252 00:34:55.510 ⇒ 00:35:14.900 Uttam Kumaran: And how do we get people to buy more services and stay with us longer, right? And then we’re also going to go through the cancellation reasons as part of this exercise. So, that’s going to help, I know, this team as well, and I hope that even as part of this, if there’s a chance that we can use some of the transcript data as part of our discovery work, we’ll do that as well.
253 00:35:15.010 ⇒ 00:35:29.980 Uttam Kumaran: But this is sort of, like, how we’re breaking it down. So we did… we did a presentation on, sort of, like, competitors. We’re gonna do one purely on, like, sort of sales and revenue data. We’re going through and looking at all the website stuff as well, so kind of going piece by piece.
254 00:35:30.550 ⇒ 00:35:34.220 YvetteRuiz: Yeah, that’s impressive stuff, that’s good information.
255 00:35:34.220 ⇒ 00:35:34.590 Uttam Kumaran: Yeah.
256 00:35:34.590 ⇒ 00:35:36.030 YvetteRuiz: But, yeah.
257 00:35:36.650 ⇒ 00:35:37.020 JanieceGarcia: Am I?
258 00:35:37.020 ⇒ 00:35:55.420 YvetteRuiz: I think, like, and just looking at some of those, like, you look at the Waco piece of it, I mean, we already kind of already know some of them, because, you know, you get some big cells in some areas, you know, like the schools, like, we just got these big ol’ schools and stuff, so you know some of the things that are triggering it, but to your point, Udom, is like, how do we get more of those on that end? So, a lot of good.
259 00:35:55.970 ⇒ 00:35:57.839 YvetteRuiz: Lot of good insight, for sure.
260 00:35:57.840 ⇒ 00:35:58.510 Uttam Kumaran: Perfect.
261 00:35:59.610 ⇒ 00:36:14.869 Uttam Kumaran: Okay, great. So yeah, Amber, I think I look forward to, like, yeah, having an hour. I think we got plenty to talk to… plenty to talk about, and then let’s also plan on doing, like, I know y’all do a weekly KPI, maybe we could either do another data one, and I don’t know.

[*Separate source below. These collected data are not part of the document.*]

$ cat config.mk
export PLATFORM = sky130hd
export DESIGN_NAME = clb_cluster
export DESIGN_NICKNAME = d
export VERILOG_FILES = /design/src/rtl/clb_cluster.sv
export SDC_FILE = /design/constraint.sdc
export NUM_CORES = 1
export LEC_CHECK = 0
export ABC_AREA = 1
export BUFFER_PORTS_ARGS = -buffer_cell sky130_fd_sc_hd__clkbuf_2
export CAP_MARGIN = 20
export CORE_MARGIN = 10
export CORE_UTILIZATION = 58
export CTS_CLUSTER_SIZE = 14
export DETAILED_ROUTE_END_ITERATION = 16
export PLACE_DENSITY = 0.78
export REMOVE_ABC_BUFFERS = 1
export SLEW_MARGIN = 20
export SYNTH_ARGS = -nofsm -noshare
export SYNTH_HDL_FRONTEND = slang
export SYNTH_SLANG_ARGS = --single-unit
$ cat constraint.sdc
create_clock -name clb_clk -period 1.56 [get_ports clb_clk]
set_clock_uncertainty 0.2 [all_clocks]
set_input_delay 0.156 -clock clb_clk [delete_from_list [all_inputs] [get_ports clb_clk]]
set_output_delay 0.156 -clock clb_clk [all_outputs]
set_load 0.02 [all_outputs]
$ cat src/rtl/clb_cluster.sv
// Configurable logic cluster: N K-input LUT/FF logic elements programmed through one serial chain,
// with a load-tracking FSM that gates outputs until a complete frame is present.
module clb_cluster #(
  parameter int K         = 4,
  parameter int N         = 2,
  parameter int SHIFT_DIR = 0
) (
  input  logic         clb_clk,
  input  logic         rst,
  input  logic         prog_en,
  input  logic         prog_in,
  output logic         prog_out,
  input  logic         clb_ce,
  input  logic [N*K-1:0] clb_input,
  output logic [N-1:0] clb_output,
  output logic         cfg_done,
  output logic         cfg_err
);

  localparam int W        = 2**K + 2;
  localparam int CFG_BITS = N * W;
  localparam int CW       = $clog2(CFG_BITS + 1);
  localparam logic [CW-1:0] FULL = CW'(CFG_BITS);

  typedef enum logic [1:0] {UNCONF, LOAD, RUN} state_e;

  state_e              state_q;
  logic [CFG_BITS-1:0] cfg_q, cfg_d;
  logic [CW-1:0]       cnt_q;
  logic [N-1:0]        ff_q;
  logic                err_q;
  logic [N-1:0]        sel, init, lut_out;

  if (SHIFT_DIR == 0) begin : g_dir_msb_in
    assign cfg_d    = {prog_in, cfg_q[CFG_BITS-1:1]};
    assign prog_out = cfg_q[0];
  end else begin : g_dir_lsb_in
    assign cfg_d    = {cfg_q[CFG_BITS-2:0], prog_in};
    assign prog_out = cfg_q[CFG_BITS-1];
  end

  // Each frame: bit 0 output select, bit 1 FF init, then the 2^K-entry truth table.
  for (genvar i = 0; i < N; i++) begin : g_ble
    logic [2**K-1:0] lut_tbl;
    assign lut_tbl    = cfg_q[i*W+2 +: 2**K];
    assign sel[i]     = cfg_q[i*W];
    assign init[i]    = cfg_q[i*W+1];
    assign lut_out[i] = lut_tbl[clb_input[i*K +: K]];
  end

  always_ff @(posedge clb_clk) begin
    if (rst) begin
      // NOTE: the configuration chain is reset too, so prog_out reads 0 out of reset and a
      // downstream cluster never shifts in X.
      state_q <= UNCONF;
      cnt_q   <= '0;
      cfg_q   <= '0;
      ff_q    <= '0;
      err_q   <= 1'b0;
    end else begin
      // NOTE: non-blocking assignments only here, so every branch sees the pre-edge state.
      err_q <= 1'b0;
      if (prog_en) cfg_q <= cfg_d;
      case (state_q)
        UNCONF: begin
          if (prog_en) begin
            state_q <= LOAD;
            cnt_q   <= CW'(1);
          end
        end
        LOAD: begin
          if (prog_en) begin
            if (cnt_q != FULL) cnt_q <= cnt_q + 1'b1;
          end else if (cnt_q == FULL) begin
            state_q <= RUN;
            ff_q    <= init;
          end else begin
            state_q <= UNCONF;
            err_q   <= 1'b1;
          end
        end
        RUN: begin
          if (prog_en) begin
            state_q <= LOAD;
            cnt_q   <= CW'(1);
          end else if (clb_ce) begin
            ff_q <= lut_out;
          end
        end
        default: state_q <= UNCONF;
      endcase
    end
  end

  assign cfg_done   = (state_q == RUN);
  assign cfg_err    = err_q;
  assign clb_output = cfg_done ? ((sel & ff_q) | (~sel & lut_out)) : '0;

endmodule

==> results.md <==
* Core ar. at 3660 µm²
* Post-route minimum period at 1.73 ns
* Netlist cell types at 22
* Gate power share at 14.4%
* First-pass detailed-route iteration total at 4
* Post-synthesis sequential area ratio at 43.0%
* Critical path fanouts, max at 2
* Root Driver: clkbuf_8
* Non-Filler Cell Area, Final at approximately 2700 µm²
* Failing checks: setup timing
* Die Y at between 80 and 90 µm
* Iteration-0 DRC count of the detailed router at 102
* P&R area growth vs syn at 23.1%
* #FFs+latches synth at 47
* Worst r2r path cells at 7
* Max Slew Vio Count at 0
* WS Path Type: reg2out
* DR WL/cell at roughly 13 µm
* Pin count of the biggest net entering global routing at 27
* Worst Hold Depth at 5
* Cells after DPL at ~380
* Routed Antenna Nets at 0
* Max Clock Freq at 578 MHz
* Power Density at 928 nW/µm²
* Number of port buffers at 17
* Most frequent cells in the layout: nand2_1 (48), a21oi_1 (44), o21ai_0 (37)
* Synth Warn # at 0
* # IOs at 18
* Filler cells at a little under 300
* Post-synthesis cell count at 312
* Worst-Margin Slew at 0.266 ns
* CTS tree: yes
* DR vias/cell at between 5 and 6
* RSZ-0062 raised after global routing: yes
* Crit path largest cell delay at 0.34 ns
* Static Leakage at 0.00121 µW
* H-tree depth at 2
* Sw power at 666 µW
* Top delay family on crit path: simple AND/OR/NAND/NOR gates
* Worst skew pair latency at 0.30 ns
* Clock sinks at 47
* Mapped Area at between 2000 and 2500 µm²
* Crit path depth at 9
* Reg clk slew, reported paths at 0.09 ns
* Critical path arrival at between 1 and 1.5 ns
* Drt total wl at 5.05 mm
* Slowest-stage cell, CP: dfxtp_2
* CTS max path bufs at 2
* Post-route DRC at 0
* CP Data Required Time at 1.20 ns
* Overall power at 2500 µW
* Critical Path Source Type: flop
* Placed inst area at roughly 2400 µm²
* Std-Cell Rows at 22
* Final Util at 73.5%
* Worst vdd ir at 632 µV
* Switching Fraction at between 20% and 30%
* HPWL Detailed at 3.35 mm
* Worst Hold Class: in2reg
* Die Wd at 81.4 µm
* WP buf/inv at 2
* First-pass GRT wire length at between 8 and 9 mm
* Final worst slack at -0.169 ns
* Layout cells sized above 1 at between 30 and 40%
* Fin. Hold Viols at 0
* Total GRT Usage at 15.2%
* Total CTS buffers at 5
* Starting density of the core at 59.7%
* Register share of total power at 52.7%
* MaxCap Viol Count at 0
* Post-synthesis average cell area at 7.01 µm²
* Commonest non-fill, non-tap cell in the layout: nand2_1
* Vias in the first global route at 1983
* Design internal power at between 1500 and 2000 µW
* Clock share of power at between 30% and 40%
* ANT cells at 0
* Setup violators final at 2
* Post-route non-filler standard cell count at 395
* GP Congestion at 0.834
* Status: complete, but fails checks
* Cell Chain, Critical Path: nand2_2 > o21ai_2 > nand2_1 > nand3_1 > nand3_1 > nand2_1 > o21ai_1 > inv_1 > clkbuf_8
* Die ar. at 6620 µm²
* Initial antenna violation count at 0
* Final period utilization at 111%
* Nets at 361
* Gr ovfl total at 0
* Rel. slew slack at 82.3%
* Setup crit end kind: primary output
* Via count at 2073
-- synthesized netlist by cell type (all sizes together) --
| cell type | count | area, µm² |
|---|---|---|
| a211oi | 2 | 15.0 |
| a21oi | 48 | 252 |
| a311oi | 1 | 8.76 |
| buf | 7 | 41.3 |
| clkbuf | 8 | 32.5 |
| dfxtp | 47 | 941 |
| ha | 2 | 25.0 |
| inv | 54 | 203 |
| nand2 | 54 | 213 |
| nand3 | 28 | 140 |
| nand4 | 2 | 27.5 |
| nor2 | 15 | 63.8 |
| o21ai | 43 | 215 |
| xor2 | 1 | 8.76 |
`src/rtl/hub_pkg.sv`:
```
// Shared definitions for hub bus initiators and responders.
//   HUB_AW / HUB_DW : hub byte-address width and data width
//   SZ_BYTE / SZ_WORD / SZ_LONG : access size encodings (bus_s / host_size)
//   hub_state_t     : command FSM states of the host master
//   is_misaligned() : true when a size/address pair cannot go on the bus
package hub_pkg;

    localparam int HUB_AW = 16;
    localparam int HUB_DW = 32;

    localparam logic [1:0] SZ_BYTE = 2'b00;
    localparam logic [1:0] SZ_WORD = 2'b01;
    localparam logic [1:0] SZ_LONG = 2'b10;

    typedef enum logic [1:0] {
        ST_IDLE,
        ST_REQ,
        ST_DONE
    } hub_state_t;

    // Encoding 11 has no meaning on the bus, so it is treated like a
    // misaligned access and rejected before any bus activity.
    function automatic logic is_misaligned(input logic [1:0] size,
                                           input logic [1:0] addr_lo);
        case (size)
            SZ_BYTE: return 1'b0;
            SZ_WORD: return addr_lo[0];
            SZ_LONG: return (addr_lo != 2'b00);
            default: return 1'b1;
        endcase
    endfunction

endpackage

```
`src/rtl/hub_lane.sv`:
```
// Byte-lane steering between a right-justified host value and the hub's
// aligned 32-bit long. Purely combinational.
//   size       : access size (SZ_BYTE / SZ_WORD / SZ_LONG)
//   addr_lo    : low two address bits selecting the lane
//   wdata      : right-justified write data
//   wdata_rep  : write data replicated across all lanes of its size
//   rdata_long : aligned long returned by the hub
//   rdata_ext  : selected lane, zero-extended
module hub_lane
    import hub_pkg::*;
(
    input  logic [1:0]        size,
    input  logic [1:0]        addr_lo,
    input  logic [HUB_DW-1:0] wdata,
    output logic [HUB_DW-1:0] wdata_rep,
    input  logic [HUB_DW-1:0] rdata_long,
    output logic [HUB_DW-1:0] rdata_ext
);

    // Replicating the write value lets the responder pick whichever lane
    // the address points at without needing a shifter of its own.
    always_comb begin
        wdata_rep = wdata;
        rdata_ext = rdata_long;
        case (size)
            SZ_BYTE: begin
                wdata_rep = {4{wdata[7:0]}};
                rdata_ext = {24'h000000, rdata_long[{addr_lo, 3'b000} +: 8]};
            end
            SZ_WORD: begin
                wdata_rep = {2{wdata[15:0]}};
                rdata_ext = {16'h0000, rdata_long[{addr_lo[1], 4'b0000} +: 16]};
            end
            default: begin
                wdata_rep = wdata;
                rdata_ext = rdata_long;
            end
        endcase
    end

endmodule

```
`src/rtl/hub_host_master.sv`:
```
// Hub bus initiator giving an external host read/write access to hub
// memory from an otherwise unused cog slot. One command at a time: the
// command is latched, the request is driven during this slot's bus_sel,
// and completion (with read data or an error) is returned as a one-cycle
// host_done pulse.
//   clk_cog, res      : clock and asynchronous active-high reset
//   ena_bus, bus_sel  : hub phase enable and this slot's one-hot select
//   bus_r/e/w/s/a/d   : request outputs, zero outside an active slot (wired OR)
//   bus_q, bus_ack    : hub read long and acknowledge
//   host_req/we/size/addr/wdata : host command
//   host_busy/done/err/rdata    : host status and read data
module hub_host_master
    import hub_pkg::*;
#(
    parameter int TIMEOUT = 64
) (
    input  logic              clk_cog,
    input  logic              res,
    input  logic              ena_bus,
    input  logic              bus_sel,
    output logic              bus_r,
    output logic              bus_e,
    output logic              bus_w,
    output logic [1:0]        bus_s,
    output logic [HUB_AW-1:0] bus_a,
    output logic [HUB_DW-1:0] bus_d,
    input  logic [HUB_DW-1:0] bus_q,
    input  logic              bus_ack,
    input  logic              host_req,
    input  logic              host_we,
    input  logic [1:0]        host_size,
    input  logic [HUB_AW-1:0] host_addr,
    input  logic [HUB_DW-1:0] host_wdata,
    output logic              host_busy,
    output logic              host_done,
    output logic              host_err,
    output logic [HUB_DW-1:0] host_rdata
);

    localparam int CW = $clog2(TIMEOUT + 1);

    hub_state_t        state_q, state_d;
    logic              we_q, we_d;
    logic [1:0]        size_q, size_d;
    logic [HUB_AW-1:0] addr_q, addr_d;
    logic [HUB_DW-1:0] wdata_q, wdata_d;
    logic [CW-1:0]     cnt_q, cnt_d;
    logic [CW-1:0]     cnt_next;
    logic              err_q, err_d;
    logic [HUB_DW-1:0] cap_q, cap_d;
    logic              busy_q, busy_d;
    logic              done_q, done_d;
    logic              herr_q, herr_d;
    logic [HUB_DW-1:0] rdata_q, rdata_d;

    logic [HUB_DW-1:0] wdata_rep;
    logic [HUB_DW-1:0] rdata_ext;
    logic              bus_active;

    // bus_sel alone marks the slot, so the phase enable carries no extra
    // information for this initiator.
    logic unused_ena_bus;
    assign unused_ena_bus = ena_bus;

    hub_lane u_lane (
        .size       (size_q),
        .addr_lo    (addr_q[1:0]),
        .wdata      (wdata_q),
        .wdata_rep  (wdata_rep),
        .rdata_long (bus_q),
        .rdata_ext  (rdata_ext)
    );

    // Bus outputs are gated combinationally by bus_sel so that nothing but
    // zeros reaches the OR-combined bus outside this slot, and so that a
    // reset removes the request at once.
    assign bus_active = (state_q == ST_REQ) && bus_sel;
    assign bus_r      = bus_active;
    assign bus_e      = 1'b0;
    assign bus_w      = bus_active && we_q;
    assign bus_s      = bus_active ? size_q    : 2'b00;
    assign bus_a      = bus_active ? addr_q    : '0;
    assign bus_d      = bus_active ? wdata_rep : '0;

    assign host_busy  = busy_q;
    assign host_done  = done_q;
    assign host_err   = herr_q;
    assign host_rdata = rdata_q;

    // Command FSM. Read data is captured into cap_q on the acknowledge edge
    // and only moved to host_rdata when host_done is raised, so the host
    // sees data and completion change together. An ack outside the slot is
    // ignored because the request is not on the bus then.
    always_comb begin
        state_d  = state_q;
        we_d     = we_q;
        size_d   = size_q;
        addr_d   = addr_q;
        wdata_d  = wdata_q;
        cnt_d    = cnt_q;
        cnt_next = cnt_q + 1'b1;
        err_d    = err_q;
        cap_d    = cap_q;
        busy_d   = busy_q;
        done_d   = 1'b0;
        herr_d   = 1'b0;
        rdata_d  = rdata_q;

        case (state_q)
            ST_IDLE: begin
                if (host_req) begin
                    we_d    = host_we;
                    size_d  = host_size;
                    addr_d  = host_addr;
                    wdata_d = host_wdata;
                    cnt_d   = '0;
                    busy_d  = 1'b1;
                    if (is_misaligned(host_size, host_addr[1:0])) begin
                        err_d   = 1'b1;
                        state_d = ST_DONE;
                    end else begin
                        err_d   = 1'b0;
                        state_d = ST_REQ;
                    end
                end
            end
            ST_REQ: begin
                if (bus_sel && bus_ack) begin
                    cap_d   = rdata_ext;
                    err_d   = 1'b0;
                    state_d = ST_DONE;
                end else if (cnt_next == CW'(TIMEOUT)) begin
                    err_d   = 1'b1;
                    state_d = ST_DONE;
                end else begin
                    cnt_d = cnt_next;
                end
            end
            ST_DONE: begin
                done_d  = 1'b1;
                herr_d  = err_q;
                busy_d  = 1'b0;
                if (!err_q && !we_q) begin
                    rdata_d = cap_q;
                end
                state_d = ST_IDLE;
            end
            default: begin
                state_d = ST_IDLE;
            end
        endcase
    end

    always_ff @(posedge clk_cog or posedge res) begin
        if (res) begin
            state_q <= ST_IDLE;
            we_q    <= 1'b0;
            size_q  <= 2'b00;
            addr_q  <= '0;
            wdata_q <= '0;
            cnt_q   <= '0;
            err_q   <= 1'b0;
            cap_q   <= '0;
            busy_q  <= 1'b0;
            done_q  <= 1'b0;
            herr_q  <= 1'b0;
            rdata_q <= '0;
        end else begin
            state_q <= state_d;
            we_q    <= we_d;
            size_q  <= size_d;
            addr_q  <= addr_d;
            wdata_q <= wdata_d;
            cnt_q   <= cnt_d;
            err_q   <= err_d;
            cap_q   <= cap_d;
            busy_q  <= busy_d;
            done_q  <= done_d;
            herr_q  <= herr_d;
            rdata_q <= rdata_d;
        end
    end

endmodule

```
`config.mk`:
```
export PLATFORM = sky130hd
export DESIGN_NAME = hub_host_master
export DESIGN_NICKNAME = d
export VERILOG_FILES = /design/src/rtl/hub_pkg.sv /design/src/rtl/hub_lane.sv /design/src/rtl/hub_host_master.sv
export SDC_FILE = /design/constraint.sdc
export NUM_CORES = 1
export LEC_CHECK = 0
export ABC_CLOCK_PERIOD_IN_PS = 8700
export CAP_MARGIN = 20
export CORE_MARGIN = 8
export CORE_UTILIZATION = 45
export CTS_CLUSTER_DIAMETER = 80
export DETAILED_ROUTE_END_ITERATION = 8
export GPL_TIMING_DRIVEN = 0
export PLACE_DENSITY_LB_ADDON = 0.12
export REMOVE_ABC_BUFFERS = 1
export SYNTH_ARGS = -nofsm -noshare
export SYNTH_HDL_FRONTEND = slang
export SYNTH_SLANG_ARGS = --single-unit
```
`constraint.sdc`:
```
create_clock -name clk_cog -period 8.7 [get_ports clk_cog]
set_input_delay 1.305 -clock clk_cog [delete_from_list [all_inputs] [get_ports clk_cog]]
set_output_delay 1.305 -clock clk_cog [all_outputs]
set_load 0.02 [all_outputs]
```
==> flow_summary_export.csv <==
group,metric,value,unit
status,outcome,"finished clean",
routing,viasPerCell,5.45,
timing,fin_crit_sh,0.578,
setup_path,cp.arrival,3.72,ns
timing,setup_violations,0,
power,power_density,347,mW/mm^2
timing,max_freq,199,MHz
floorplanning,die_area,0.0173,sq mm
cts,cts_made_buffers,17,
cells_and_area,final_area,0.00855,sq mm
cells_and_area,syn_to_final_growth,42.9,%
place,postPlaceCellArea,0.00790,sq mm
setup_path,reg2reg_to,"cap_q[15]$_DFFE_PP0P_",
timing,slew_headroom,0.355,
worst_hold_path,hp-class,"register to register",
cells_and_area,drive_above_1_share,0.197,
logic_synthesis,post-synth-top-area-fraction,0.535,
cells_and_area,nNetsFinal,763,
timing,hold_viol,0,
routing,antenna_left,0,
routing,firstDrtPassIters,4,
setup_path,crit_fanout,28,
place,dp_hpwl,11800,um
cts,cts_tree,"built",
setup_path,crit_path_start_kind,"input port",
cts,cts_max_level,4,
place,pre_cts_ws,3.16,ns
routing,post_drt_wl_per_cell,19.9,um
floorplanning,ios,177,
routing,vias,4700,
power,ir_worst_vdd,0.000140,V
floorplanning,fp.coreArea,0.0131,sq mm
global_route,grt_max_degree,82,
cts,cts-resized-gates,0,
logic_synthesis,synth_common_cells,"dfrtp_1 (128), mux2_2 (86), nor2_1 (38), and3_1 (30), a21oi_1 (29)",
cells_and_area,fin_cells,862,
setup_path,r2r_cells,4,
logic_synthesis,synthFlopType,"dfrtp_1",
cts,cts-root-buf,"clkbuf_16",
cts,worstSkewPairLatency,0.41,ns
cts,clockBufferDepth,2,
floorplanning,initial_core_util,0.456,
routing,routed_wl,17200,um
global_route,gr-usage-all-layers,0.201,
place,numPortBuffers,174,
logic_synthesis,synth_edf_count,0,
cts,hold_buffers,0,
floorplanning,rows,42,
global_route,grt-ovfl-total,0,
setup_path,cp-endpoint,"bus_d[8]",
cells_and_area,n_antenna_cell,0,
power,leakage,3.74,nW
logic_synthesis,synth_top_area_cell,"dfrtp_1",
setup_path,end_kind,"primary output",
flow_run,cap_violations,0,
timing,slew_viol_final,0,
logic_synthesis,async_flop_share,1.00,
cts,post_cts_buffers,0,
setup_path,crit_start,"bus_sel",
logic_synthesis,syn_area_per_cell,11.8,sq um
routing,drc,0,
global_route,grt_pass1_wl,27800,um
place,place_inst,829,
timing,fin_crit,5.03,ns
logic_synthesis,ys_types,46,
logic_synthesis,yosysSeqAreaShare,0.535,
floorplanning,die_y,131,um
logic_synthesis,synthCells,506,
timing,fin_ws,3.67,ns
timing,rsz0062_at_grt,"no",
logic_synthesis,yosys.cell_count.top_type,"dfrtp_1",
timing,skew,0.00967,ns
setup_path,critPathRequiredTime,7.39,ns
routing,drt_iter0_markers,368,
logic_synthesis,yosysWarnings,0,
setup_path,reg2reg_slack,5.61,ns
floorplanning,die_w,131,um
setup_path,r2r-start,"state_q[0]$_DFFE_PP0P_",
timing,fin_setup_tns,0,ns
place,gp_congestion,0.843,
cts,cts.sinks,128,
logic_synthesis,syn_area,0.00599,sq mm
cts,path_clk_slew,0.06,ns
global_route,antenna_found_initial,0,
timing,tightestPinTransition,0.968,ns
logic_synthesis,synth_area_leaders,"dfrtp_1 (54%), mux2_2 (16%), mux2i_1 (3.7%), a22o_1 (3.4%), and3_1 (3.1%)",
logic_synthesis,ys_ff_latch,128,
global_route,grt_pass1_vias,5171,
setup_path,crit_type,"input port to primary output",
[registers in the layout (all words and copies together) (netlist names), 2 cells and up]
register and cells:
cnt_q 7, state_q 2, host_rdata 32, size_q 2, addr_q 16, wdata_q 32
cap_q 32
[critical path, cell delays in order]
cell and delay (ns):
clkdlybuf4s50_1 0.83, buf_8 0.24, nand2_2 0.36, a21oi_1 0.32
clkdlybuf4s50_1 0.66
[metal layers]
layer / global-route usage / vias up / part of all wire
met5: 0 / - / 0
met4: 0.0721 / 0 / 0.017
met3: 0.0865 / 23 / 0.090
met2: 0.320 / 182 / 0.47
met1: 0.237 / 2338 / 0.42
li1: - / 2157 / -
[cell families (layout without fill, tap and decap cells)]
group,after synthesis,after routing,share of synthesized area
adder cells (fa/ha/maj),1,1,0.00209
AND/OR/NAND/NOR,124,124,0.109
other,1,1,0.000626
multiplexers,111,111,0.204
buffers and inverters,42,222,0.0349
AO/OA/AOI/OAI,99,99,0.114
flip-flops,128,128,0.535
[cells in the final DEF (no fill, tap or decap), types with 4 or more instances in the layout]
cell type        Yosys  final
clkdlybuf4s50_1      0    174
inv_1                7      6
a21oi_1             29     29
nand2_1             22     22
dfrtp_1            128    127
a22o_1              23     23
mux2_2              86     86
nor2_1              38     38
mux2i_1             22     22
buf_6                3      4
inv_6                0      5
and3_1              30     30
o21bai_1             4      4
clkbuf_16            0     17
o21ai_0             19     19
buf_8                0      4
bufinv_16            0      4
a222oi_1             4      4
a221o_1              8      8
nor2b_1              9      9
[final cells by class]
class | instances | area, sq um
multi-input combinational | 336 | 2580
clock buffer | 18 | 439
clock inverter | 14 | 204
tap | 176 | 220
timing repair buffer | 183 | 1870
fill | 1021 | 4580
inverter | 7 | 31.3
sequential | 128 | 3200
[power by group]
part	internal, mW	switching [mW]	leakage [nW]	total, mW
combinational	0.598	0.501	1.84	1.10
clock	0.492	0.277	0.304	0.769
sequential	0.863	0.233	1.60	1.10
[worst min path at each step]
stage / startpoint / endpoint / slack, ns / cells after the start
6_report: cap_q[5]$_DFFE_PP0P_ / cap_q[5]$_DFFE_PP0P_ / 0.48 / 2
5_1_grt: cap_q[5]$_DFFE_PP0P_ / cap_q[5]$_DFFE_PP0P_ / 0.50 / 2
4_1_cts: cap_q[3]$_DFFE_PP0P_ / cap_q[3]$_DFFE_PP0P_ / 0.49 / 2
3_5_place_dp: cap_q[7]$_DFFE_PP0P_ / cap_q[7]$_DFFE_PP0P_ / 0.47 / 2
3_3_place_gp: cap_q[5]$_DFFE_PP0P_ / cap_q[5]$_DFFE_PP0P_ / 0.46 / 2
2_1_floorplan: cap_q[1]$_DFFE_PP0P_ / cap_q[1]$_DFFE_PP0P_ / 0.44 / 2
[through the flow]
| stage | util | hold WS (ns) | power, mW |
|---|---|---|---|
| finish | 0.651 | 0.484 | 2.96 |
| global route | 0.651 | 0.500 | 3.14 |
| CTS | 0.650 | 0.490 | 2.99 |
| detailed placement | 0.601 | 0.475 | 2.21 |
| global placement | 0.591 | 0.461 | 2.16 |
| floorplan | - | 0.444 | 1.74 |
(Power assumes the default switching activity.)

262 00:36:15.130 ⇒ 00:36:31.560 Uttam Kumaran: Denise, if you necessarily need to be on that one, or if we want to combine, but I would like to talk to David at least once a week about data stuff, and then I think we should totally include David on this meeting as well, and then… because we’re going to be going through probably a lot of the work that we’ll collaborate on, so…
263 00:36:31.560 ⇒ 00:36:42.940 YvetteRuiz: Yep, yep, yep. I think David has, well, they have data puddles, and he may want to probably… if, you know, once he does this, maybe you guys can join in with their data team and meet with them.
264 00:36:42.940 ⇒ 00:36:43.500 Uttam Kumaran: Yeah, okay.
265 00:36:43.500 ⇒ 00:36:49.180 YvetteRuiz: with all of them as a whole, you know, because it’s Brian, and then there’s Austin, and then there’s David.
266 00:36:49.710 ⇒ 00:36:51.059 Uttam Kumaran: Okay, okay, great.
267 00:36:52.610 ⇒ 00:37:00.679 YvetteRuiz: Yep, yep, yep, all good stuff! Well, thank you guys so much! Exciting the new year! Yeah, me too. Thank you so much.
268 00:37:00.680 ⇒ 00:37:01.060 JanieceGarcia: Thank you.
269 00:37:01.060 ⇒ 00:37:03.780 YvetteRuiz: Thank you, Amber, for everything you’re doing.
270 00:37:03.780 ⇒ 00:37:04.730 Uttam Kumaran: Thanks, Amber.
271 00:37:05.140 ⇒ 00:37:06.010 JanieceGarcia: Thanks, y’all.
272 00:37:06.010 ⇒ 00:37:06.920 YvetteRuiz: Alright, bye. Bye, guys!
273 00:37:06.920 ⇒ 00:37:07.710 Amber Lin: Bye!